Exercise input: Begin

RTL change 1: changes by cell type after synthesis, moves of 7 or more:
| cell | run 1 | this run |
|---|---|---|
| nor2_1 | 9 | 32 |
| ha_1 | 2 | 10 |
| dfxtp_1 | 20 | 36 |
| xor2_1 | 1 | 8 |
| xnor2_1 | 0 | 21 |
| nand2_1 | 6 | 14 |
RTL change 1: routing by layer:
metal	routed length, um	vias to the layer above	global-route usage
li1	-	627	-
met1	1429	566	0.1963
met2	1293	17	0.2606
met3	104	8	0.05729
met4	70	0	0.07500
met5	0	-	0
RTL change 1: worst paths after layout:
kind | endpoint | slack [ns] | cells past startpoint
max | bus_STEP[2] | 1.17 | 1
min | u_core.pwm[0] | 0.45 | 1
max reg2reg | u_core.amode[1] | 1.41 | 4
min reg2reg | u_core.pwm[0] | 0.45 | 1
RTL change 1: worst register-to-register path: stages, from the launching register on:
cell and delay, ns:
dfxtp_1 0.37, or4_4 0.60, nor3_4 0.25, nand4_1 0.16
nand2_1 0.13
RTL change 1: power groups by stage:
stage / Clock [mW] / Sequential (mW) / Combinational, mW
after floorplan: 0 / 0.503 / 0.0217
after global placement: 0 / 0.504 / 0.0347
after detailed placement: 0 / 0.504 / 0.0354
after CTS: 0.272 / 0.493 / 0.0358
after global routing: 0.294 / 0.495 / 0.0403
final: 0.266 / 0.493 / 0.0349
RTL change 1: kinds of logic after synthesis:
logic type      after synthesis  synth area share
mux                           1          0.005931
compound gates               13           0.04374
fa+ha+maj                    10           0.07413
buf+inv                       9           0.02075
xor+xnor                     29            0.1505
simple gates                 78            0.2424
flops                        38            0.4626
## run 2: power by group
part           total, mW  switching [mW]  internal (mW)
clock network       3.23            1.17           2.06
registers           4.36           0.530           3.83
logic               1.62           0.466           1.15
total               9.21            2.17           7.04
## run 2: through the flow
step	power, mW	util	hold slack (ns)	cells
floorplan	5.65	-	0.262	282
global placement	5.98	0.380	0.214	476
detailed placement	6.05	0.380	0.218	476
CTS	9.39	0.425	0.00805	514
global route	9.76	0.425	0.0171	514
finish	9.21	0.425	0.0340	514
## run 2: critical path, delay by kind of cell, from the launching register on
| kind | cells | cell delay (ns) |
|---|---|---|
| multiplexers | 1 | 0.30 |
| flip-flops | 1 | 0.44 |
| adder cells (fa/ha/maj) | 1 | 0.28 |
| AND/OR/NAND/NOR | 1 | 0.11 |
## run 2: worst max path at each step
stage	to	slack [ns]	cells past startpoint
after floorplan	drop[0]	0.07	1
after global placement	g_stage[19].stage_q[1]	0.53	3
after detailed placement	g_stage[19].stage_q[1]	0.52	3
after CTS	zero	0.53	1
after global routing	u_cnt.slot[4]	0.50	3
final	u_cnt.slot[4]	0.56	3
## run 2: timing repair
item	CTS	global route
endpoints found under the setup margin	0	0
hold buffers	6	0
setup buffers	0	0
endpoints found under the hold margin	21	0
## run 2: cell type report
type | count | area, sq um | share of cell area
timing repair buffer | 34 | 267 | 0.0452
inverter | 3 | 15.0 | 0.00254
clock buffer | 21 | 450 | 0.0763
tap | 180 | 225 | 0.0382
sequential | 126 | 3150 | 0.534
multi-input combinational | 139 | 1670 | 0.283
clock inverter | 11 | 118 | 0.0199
--- config.mk ---
export PLATFORM = sky130hd
export DESIGN_NAME = timer_arbiter
export DESIGN_NICKNAME = d
export VERILOG_FILES = /design/src/rtl/timer_arbiter.sv
export SDC_FILE = /design/constraint.sdc
export NUM_CORES = 1
export LEC_CHECK = 0
export CORE_MARGIN = 2
export CORE_UTILIZATION = 41
export CTS_BUF_LIST = sky130_fd_sc_hd__clkbuf_16
export DETAILED_ROUTE_END_ITERATION = 10
export GPL_ROUTABILITY_DRIVEN = 0
export PLACE_DENSITY_LB_ADDON = 0.05
export SLEW_MARGIN = 40
export SYNTH_ARGS = -nofsm -noshare
export SYNTH_HDL_FRONTEND = slang
export SYNTH_SLANG_ARGS = --single-unit
--- constraint.sdc ---
create_clock -name clk -period 3.6 [get_ports clk]
set_input_delay 0.9 -clock clk [delete_from_list [all_inputs] [get_ports clk]]
set_output_delay 0.9 -clock clk [all_outputs]
set_load 0.01 [all_outputs]
$ cat src/rtl/pixel_write_arbiter.sv
`default_nettype none
// ============================================================================
// Module   : pixel_write_arbiter
// Purpose  : Round-robin arbiter that gives one of three pixel producers
//            (r0 background fill, r1 note-box drawer, r2 score overlay)
//            ownership of a single framebuffer write port for a burst.
//            Accepted beats are registered onto x/y/colour/plot with one
//            cycle of latency; off-screen beats are consumed but counted
//            in a saturating drop counter instead of being plotted.
// Ports    : clock, resetn       - clock, asynchronous active-low reset
//            reqValid/reqLast    - per-requester beat valid / end-of-burst
//            reqX/reqY/reqColour - packed per-requester beat fields
//            grant               - one-hot owner (or zero when idle)
//            x, y, colour, plot  - registered framebuffer write
//            busy                - OR of grant bits
//            dropCount           - saturating count of off-screen beats
// Revision : 1.0 - initial release
// ============================================================================
module pixel_write_arbiter #(
  parameter int MAX_BURST  = 64,
  parameter int IDLE_LIMIT = 16
) (
  input  logic        clock,
  input  logic        resetn,
  input  logic [2:0]  reqValid,
  input  logic [2:0]  reqLast,
  input  logic [23:0] reqX,
  input  logic [23:0] reqY,
  input  logic [8:0]  reqColour,
  output logic [2:0]  grant,
  output logic [7:0]  x,
  output logic [7:0]  y,
  output logic [2:0]  colour,
  output logic        plot,
  output logic        busy,
  output logic [7:0]  dropCount
);

  localparam logic [6:0] c_BEAT_LAST = 7'(MAX_BURST - 1);
  localparam logic [4:0] c_IDLE_LAST = 5'(IDLE_LIMIT - 1);
  localparam logic [7:0] c_X_LIMIT   = 8'd240;
  localparam logic [7:0] c_Y_LIMIT   = 8'd180;

  typedef enum logic [0:0] {
    S_IDLE  = 1'b0,
    S_BURST = 1'b1
  } state_t;

  state_t      r_state;
  logic [1:0]  r_owner;
  logic [1:0]  r_last_owner;
  logic [2:0]  r_grant;
  logic [6:0]  r_beat_cnt;
  logic [4:0]  r_idle_cnt;
  logic [7:0]  r_x;
  logic [7:0]  r_y;
  logic [2:0]  r_colour;
  logic        r_plot;
  logic [7:0]  r_drop_cnt;

  logic        w_own_valid;
  logic        w_own_last;
  logic [7:0]  w_own_x;
  logic [7:0]  w_own_y;
  logic [2:0]  w_own_colour;
  logic        w_accept;
  logic        w_in_range;
  logic        w_burst_end;
  logic [1:0]  w_rr_start;
  logic [1:0]  w_winner;
  logic        w_win_found;

  // Fields of the current owner; r_owner never holds 3, default covers it.
  always_comb begin
    w_own_valid  = 1'b0;
    w_own_last   = 1'b0;
    w_own_x      = 8'd0;
    w_own_y      = 8'd0;
    w_own_colour = 3'd0;
    case (r_owner)
      2'd0: begin
        w_own_valid  = reqValid[0];
        w_own_last   = reqLast[0];
        w_own_x      = reqX[7:0];
        w_own_y      = reqY[7:0];
        w_own_colour = reqColour[2:0];
      end
      2'd1: begin
        w_own_valid  = reqValid[1];
        w_own_last   = reqLast[1];
        w_own_x      = reqX[15:8];
        w_own_y      = reqY[15:8];
        w_own_colour = reqColour[5:3];
      end
      2'd2: begin
        w_own_valid  = reqValid[2];
        w_own_last   = reqLast[2];
        w_own_x      = reqX[23:16];
        w_own_y      = reqY[23:16];
        w_own_colour = reqColour[8:6];
      end
      default: begin
        w_own_valid  = 1'b0;
      end
    endcase
  end

  assign w_accept   = (r_state == S_BURST) && w_own_valid;
  assign w_in_range = (w_own_x < c_X_LIMIT) && (w_own_y < c_Y_LIMIT);

  // Burst ends on a last beat, on the final allowed beat, or when the owner
  // has been silent for IDLE_LIMIT consecutive granted cycles.
  assign w_burst_end = (w_accept && (w_own_last || (r_beat_cnt == c_BEAT_LAST))) ||
                       ((r_state == S_BURST) && !w_own_valid && (r_idle_cnt == c_IDLE_LAST));

  // Round-robin search starts just after the previous owner, modulo 3.
  assign w_rr_start = (r_last_owner == 2'd2) ? 2'd0 : (r_last_owner + 2'd1);

  always_comb begin
    w_winner    = 2'd0;
    w_win_found = 1'b0;
    for (int k = 0; k < 3; k++) begin
      int idx;
      idx = int'(w_rr_start) + k;
      if (idx >= 3) idx = idx - 3;
      if (!w_win_found && reqValid[idx]) begin
        w_win_found = 1'b1;
        w_winner    = 2'(idx);
      end
    end
  end

  always_ff @(posedge clock or negedge resetn) begin
    if (!resetn) begin
      r_state      <= S_IDLE;
      r_owner      <= 2'd0;
      r_last_owner <= 2'd2;
      r_grant      <= 3'b000;
      r_beat_cnt   <= 7'd0;
      r_idle_cnt   <= 5'd0;
      r_x          <= 8'd0;
      r_y          <= 8'd0;
      r_colour     <= 3'd0;
      r_plot       <= 1'b0;
      r_drop_cnt   <= 8'd0;
    end else begin
      r_plot <= 1'b0;
      case (r_state)
        S_IDLE: begin
          if (w_win_found) begin
            r_state    <= S_BURST;
            r_owner    <= w_winner;
            r_grant    <= 3'b001 << w_winner;
            r_beat_cnt <= 7'd0;
            r_idle_cnt <= 5'd0;
          end
        end
        S_BURST: begin
          if (w_accept) begin
            r_beat_cnt <= r_beat_cnt + 7'd1;
            r_idle_cnt <= 5'd0;
            if (w_in_range) begin
              r_plot   <= 1'b1;
              r_x      <= w_own_x;
              r_y      <= w_own_y;
              r_colour <= w_own_colour;
            end else if (r_drop_cnt != 8'hFF) begin
              r_drop_cnt <= r_drop_cnt + 8'd1;
            end
          end else begin
            r_idle_cnt <= r_idle_cnt + 5'd1;
          end
          if (w_burst_end) begin
            r_state      <= S_IDLE;
            r_grant      <= 3'b000;
            r_last_owner <= r_owner;
          end
        end
        default: begin
          r_state <= S_IDLE;
          r_grant <= 3'b000;
        end
      endcase
    end
  end

  assign grant     = r_grant;
  assign busy      = |r_grant;
  assign x         = r_x;
  assign y         = r_y;
  assign colour    = r_colour;
  assign plot      = r_plot;
  assign dropCount = r_drop_cnt;

endmodule
`default_nettype wire

$ cat config.mk
export PLATFORM = sky130hd
export DESIGN_NAME = pixel_write_arbiter
export DESIGN_NICKNAME = d
export VERILOG_FILES = /design/src/rtl/pixel_write_arbiter.sv
export SDC_FILE = /design/constraint.sdc
export NUM_CORES = 1
export LEC_CHECK = 0
export ABC_AREA = 0
export BUFFER_PORTS_ARGS = -buffer_cell sky130_fd_sc_hd__clkbuf_2
export CAP_MARGIN = 30
export CORE_MARGIN = 1
export CORE_UTILIZATION = 40
export CTS_CLUSTER_SIZE = 10
export DETAILED_ROUTE_END_ITERATION = 16
export GPL_TIMING_DRIVEN = 0
export HOLD_SLACK_MARGIN = 0.12
export PLACE_DENSITY = 0.67
export SYNTH_ARGS = -nofsm -noshare
export SYNTH_HDL_FRONTEND = slang
export SYNTH_SLANG_ARGS = --single-unit
$ cat constraint.sdc
create_clock -name clock -period 5.9 [get_ports clock]
set_clock_uncertainty 0.1 [all_clocks]
set_input_delay 0.295 -clock clock [delete_from_list [all_inputs] [get_ports clock]]
set_output_delay 0.295 -clock clock [all_outputs]
set_load 0.005 [all_outputs]
# [Yosys cells after proc, flatten, opt, wreduce, memory -nomap -nowiden]
# Cells that the tools add are included.
[totals] out_inout_bits=32 input_bits=65 regBits=48
[classes] bitwise_logic=2 shift=1 add_sub_neg=9 muxes=39 n_eq_ne=9 n_lt_le_gt_ge=8 n_reduce_logical=20
[ops] op="less-than comparator 32 x 4 -> 1 bit, second input constant" count=3
[ops] op="2-to-1 mux 32 bit" count=3
[ops] op="one-hot mux 8 bit (3 select lines)" count=2
[ops] op="less-than comparator 8 bit, second input constant" count=2
[ops] op="2-to-1 mux 1 bit" count=14
[ops] op="2-to-1 mux 7 bit" count=2
[ops] op="one-hot mux 7 bit (2 select lines)" count=1
[ops] op="2-to-1 mux 5 bit" count=2
[ops] op="one-hot mux 5 bit (2 select lines)" count=1
[ops] op="one-hot mux 3 bit (3 select lines)" count=1
[ops] op="adder 8 x 1 -> 8 bit, second input constant" count=1
[ops] op="2-to-1 mux 2 bit" count=4
[ops] op="inequality test 8 bit, second input constant" count=1
[ops] op="AND reduction 2 bit" count=4
[ops] op="subtractor 3 x 2 -> 4 bit, second input constant" count=2
[ops] op="adder 7 x 1 -> 7 bit, second input constant" count=1
[ops] op="== test 7 x 6 -> 1 bit, second input constant" count=1
[ops] op="logical AND 1 bit" count=7
[ops] op="binary-select mux 1 bit (select 2 bit)" count=3
[ops] op=">= comparator 3 x 2 -> 1 bit, second input constant" count=2
[ops] op="2-to-1 mux 3 bit" count=2
[ops] op="one-hot mux 1 bit (3 select lines)" count=2
[ops] op="one-hot mux 3 bit (2 select lines)" count=1
[ops] op="adder 5 x 1 -> 5 bit, second input constant" count=1
[ops] op="other kinds (19)" count=25

# [Logic depth before layout (Yosys ltp)]
[depth] ltp_word=17 ltp_mapped=9

# [Worst setup path before layout]
# Ideal clock, no wire load.
[synth_timing] kind="register to register" startpoint="register r_owner[0]" endpoint="register r_x[0] (netlist: x[0])" synth_period_minus_slack_ps=2158 stages_incl_launch_ff=9 required_time_ps=5672 path_slack_ps=3742 t_arrival_ps=1930 setup_ps=128 path_cell_list="dfrtp_1 buf_6 mux2i_1 a2bb2oi_1 o211ai_1 a311oi_2 and2_1 buf_4 mux2_1"
[synth_between] elab_chain_cells=5
[synth_lines] element="start: declaration" line="50" rtl="logic [1:0] r_owner;"
[synth_lines] element="start signal: assignment" line="152" rtl="r_owner <= w_winner;"
[synth_lines] element="== test 2 bit, or another cell as far along" line="80" rtl="case (r_owner)"
[synth_lines] element="one-hot mux 8 bit (3 select lines)" line="80"
[synth_lines] element="less-than comparator 8 bit" line="109" rtl="assign w_in_range = (w_own_x < c_X_LIMIT) && (w_own_y < c_Y_LIMIT);"
[synth_lines] element="logical AND 1 bit" line="109"
[synth_lines] element="AND reduction 3 bit (no source line)"
[synth_lines] element="end signal: assignment" line="164" rtl="r_x <= w_own_x;"
[synth_lines] element="end: declaration" line="55" rtl="logic [7:0] r_x;"
# Several ways; a longest one is shown, not always the timed one.
# A chain may end at the register's enable or synchronous reset.

# [Worst setup path after layout]
[layout_timing] startpoint="register r_owner[0]" endpoint="register r_x[3] (netlist: x[3])"
# The elaborated chain is that of the path after synthesis.

==> impl_results.md <==
* Data arrival, critical path at approximately 2600 ps
* FILL cells at 602
* Synthesized area per cell at roughly 10 sq um
* Setup WS pre-CTS at between 3000 and 4000 ps
* GR peak layer: met2
* Starting DRT DRC Count at between 90 and 100
* Die W at 82.6 microns
* Vias in the first global route at roughly 2200
* Pint at 0.936 mW
* Post-DP HPWL at roughly 4.9 mm
* Hold slack final at 210 ps
* Fraction of registers with async set/reset at 1.00
* Ys Warns at 0
* Setup WS post-layout at roughly 3400 ps
* Minimum clock period at around 2500 ps
* Clock group share of total power at 0.154
* Syn Nets at 320
* Critical path launch point type: flop
* Gate Count Post-Synth at 251
* Met2 Use GR at 0.352
* Vias/cell at 5.24
* WS Path Type: flop to flop
* Final TNS setup at 0 ps
* First-pass GRT wire length at 10.2 mm
* RSZ-0062 raised after global routing: false
* Setup violation total in the final timing report at 0
* Leakage power at ~1.7 nW
* Sequential share of power at 0.356
* Non-Filler Instances at roughly 430
* Final WL at about 6.3 mm
* Share of layout cells above drive strength 1 at 0.345
* Initial core utilization at 0.412
* Initial antenna violation count at 0
* Register area at 1200 sq um
* RePlAce Congestion at just over 0.8
* Grt met1 use at 0.249
* Final Hold Viols at 0
* Clock Latency Late Sink at approximately 300 ps
* Primary FF master, synth: dfrtp_1
* Antenna fix cells at 0
* R2R setup slack at 3380 ps
* Slew Limit Fails at 0
* FMAX at a little under 400 MHz
* Worst path required time at 5990 ps
* Unique masters post-synth at 44
* Routed len/inst at between 10 and 15 microns
* Area grow syn2layout at 27.6%
* Synthesized area at approximately 2600 sq um
* DRT antenna net count at 0
* DRT Pass-1 Iters at 4
* CTS HTree Levels at 2
* Pwr dens at between 400 and 500 nW/um^2
* TritonCTS Buffers at 5
* DRC violations left at 0
* Sequential fraction of the synthesis area at 0.462
* CTS tree: built
* Critical R2R Launch: r_owner[0]
* Sink Count at 48
* Max cap viols at 0
* Clock Tree Buf Depth at 2
* Status: finished, final reports clean
* Nets at 425
* Die height at approximately 83 microns
* Total track usage at 0.200
* Core region area at about 6300 sq um
* VDD IR max at around 0.00023 V
* CP max stage cell: a311oi_2
* Combinational power share at 0.490
* Port Buffers at 96
* Die Area at between 6000 and 7000 sq um
* Crit-path cells: buf_6, mux2i_1, a2bb2oi_1, o211ai_1, a311oi_2, and2_1, buf_4, mux2_1
* # IOs at 97
* Post-Place Cells at 425
* Post-synthesis register bit count at 48
* Slew @ Worst Pin at just over 900 ps
* HP Start: reqColour[6]
* Cell Rows at 29
* Root buf cell: clkbuf_8
* Clock transition at the registers of the reported paths at approximately 90 ps
* Vias post-DR at about 2300
* Post-synth EDFFs at 0
* Largest net degree at the start of global routing at 36
* Worst stage delay on the critical path at 410 ps
* Crit path max fanout at 10
* Critical path startpoint: r_owner[0]
* Crit end category: flop
* Final Cycle Share at 0.426
* M3 GR Usage at 0.0385
* Worst min-delay path class: input port to flop
* Switching Share at 0.393
* Slew headroom at 0.385
* Multi-input gate area at about 1300 sq um
* Total grt overflow at 0
* Switching power at 0.607 mW
==> kinds of logic (layout without fill, tap and decap cells) <==
group,Yosys count,in the layout,synth area share
compound gates,53,53,0.131
xor+xnor,13,13,0.0438
fa+ha+maj,4,4,0.0192
buf+inv,15,121,0.0332
flops,48,48,0.462
mux,39,39,0.158
simple gates,79,79,0.153
==> worst paths after layout <==
check                                end  depth (start not counted)
min reg2reg                    colour[2]                          1
min                            colour[0]                          4
max in group asynchronous  r_beat_cnt[4]                          3
min in group asynchronous           x[1]                          2
max reg2reg                         x[3]                          8
max                                 x[3]                          8
==> cells in the mapped netlist (2+ instances only) <==
cell type / number / area, sq um
a22o_1: 2 / 17.5
dfrtp_1: 47 / 1180
and2_1: 3 / 18.8
o2bb2ai_1: 2 / 17.5
nand2_1: 31 / 116
o21ai_0: 22 / 110
clkbuf_1: 3 / 11.3
nor2_1: 17 / 63.8
and3_1: 4 / 25.0
nor3_1: 2 / 10.0
mux2_1: 15 / 169
a21oi_1: 11 / 55.1
a2bb2oi_1: 6 / 52.6
mux2i_1: 23 / 230
buf_2: 3 / 15.0
buf_4: 3 / 22.5
nand3_1: 7 / 35.0
xor2_1: 12 / 105
ha_1: 4 / 50.1
nor4_2: 2 / 25.0
nand4_1: 5 / 31.3
inv_1: 3 / 11.3
a21o_1: 2 / 15.0
buf_6: 2 / 22.5
==> timing repair <==
item | CTS | global route
buffers inserted | 0 | 0
gates resized for setup | 0 | 0
endpoints found under the setup margin | 0 | 0
hold buffers | 1 | 0
hold endpoints to repair | 13 | 0
==> registers in the layout, summed over array words and instances, names as in the netlist, 3 cells and up <==
register	cells
dropCount	8
x	8
y	8
r_beat_cnt	7
r_idle_cnt	5
colour	3
grant	3
==> placed cells by master, fill, tap and decap left out, types with 2 or more instances in the layout <==
cell type	Yosys	final
clkbuf_2	0	96
dfrtp_1	47	47
nand2_1	31	31
mux2i_1	23	23
o21ai_0	22	22
nor2_1	17	17
mux2_1	15	15
xor2_1	12	12
a21oi_1	11	11
nand3_1	7	7
a2bb2oi_1	6	6
nand4_1	5	5
clkbuf_8	0	5
and3_1	4	4
ha_1	4	4
inv_1	3	3
buf_4	3	3
buf_2	3	3
clkbuf_1	3	3
and2_1	3	3
buf_6	2	2
o2bb2ai_1	2	2
a22o_1	2	2
nor4_2	2	2
nor3_1	2	2
a21o_1	2	2
==> per-stage QoR <==
| step | area [sq um] | utilization | power (mW) |
|---|---|---|---|
| after floorplan | 2600 | - | 1.05 |
| after global placement | 3180 | 0.503 | 1.30 |
| after detailed placement | 3200 | 0.507 | 1.32 |
| after CTS | 3320 | 0.526 | 1.56 |
| after global routing | 3320 | 0.526 | 1.67 |
| final | 3320 | 0.526 | 1.54 |
==> critical path: cells and delay by family (launching register included) <==
kind | cells | cell delay [ps]
muxes | 2 | 550
and+or+nand+nor | 1 | 200
DFF | 1 | 350
AOI/OAI and AO/OA | 3 | 820
buffers and inverters | 2 | 380
==> cell type report <==
type | instances | area share
clock inverters | 3 | 0.0128
flip-flops and latches | 48 | 0.362
multi-input cells | 188 | 0.395
clock buffers | 5 | 0.0207
inverters | 3 | 0.00339
well taps | 77 | 0.0290
plain buffers | 12 | 0.0226
repair buffers | 98 | 0.154
==> power groups by stage <==
stage / logic (mW) / registers [mW] / clock network, mW
after detailed placement: 0.767 / 0.556 / 0
after CTS: 0.768 / 0.550 / 0.244
final: 0.756 / 0.550 / 0.238
after floorplan: 0.502 / 0.550 / 0
after global routing: 0.846 / 0.566 / 0.259
after global placement: 0.745 / 0.550 / 0
==> layer usage <==
layer,wire length [microns],vias to the layer above
met5,0,-
met4,65,0
met3,286,6
met2,3050,64
met1,2850,1097
li1,-,1107
(Power assumes the default switching activity.)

Exercise input: End

> Task instructions
Above is a listing; print exactly its lines from the one with "delay (ns) |" through the one with "clock buffer | 21 | 450 | 0.0763", and no other lines.

> Written response
| kind | cells | cell delay (ns) |
|---|---|---|
| multiplexers | 1 | 0.30 |
| flip-flops | 1 | 0.44 |
| adder cells (fa/ha/maj) | 1 | 0.28 |
| AND/OR/NAND/NOR | 1 | 0.11 |
## run 2: worst max path at each step
stage	to	slack [ns]	cells past startpoint
after floorplan	drop[0]	0.07	1
after global placement	g_stage[19].stage_q[1]	0.53	3
after detailed placement	g_stage[19].stage_q[1]	0.52	3
after CTS	zero	0.53	1
after global routing	u_cnt.slot[4]	0.50	3
final	u_cnt.slot[4]	0.56	3
## run 2: timing repair
item	CTS	global route
endpoints found under the setup margin	0	0
hold buffers	6	0
setup buffers	0	0
endpoints found under the hold margin	21	0
## run 2: cell type report
type | count | area, sq um | share of cell area
timing repair buffer | 34 | 267 | 0.0452
inverter | 3 | 15.0 | 0.00254
clock buffer | 21 | 450 | 0.0763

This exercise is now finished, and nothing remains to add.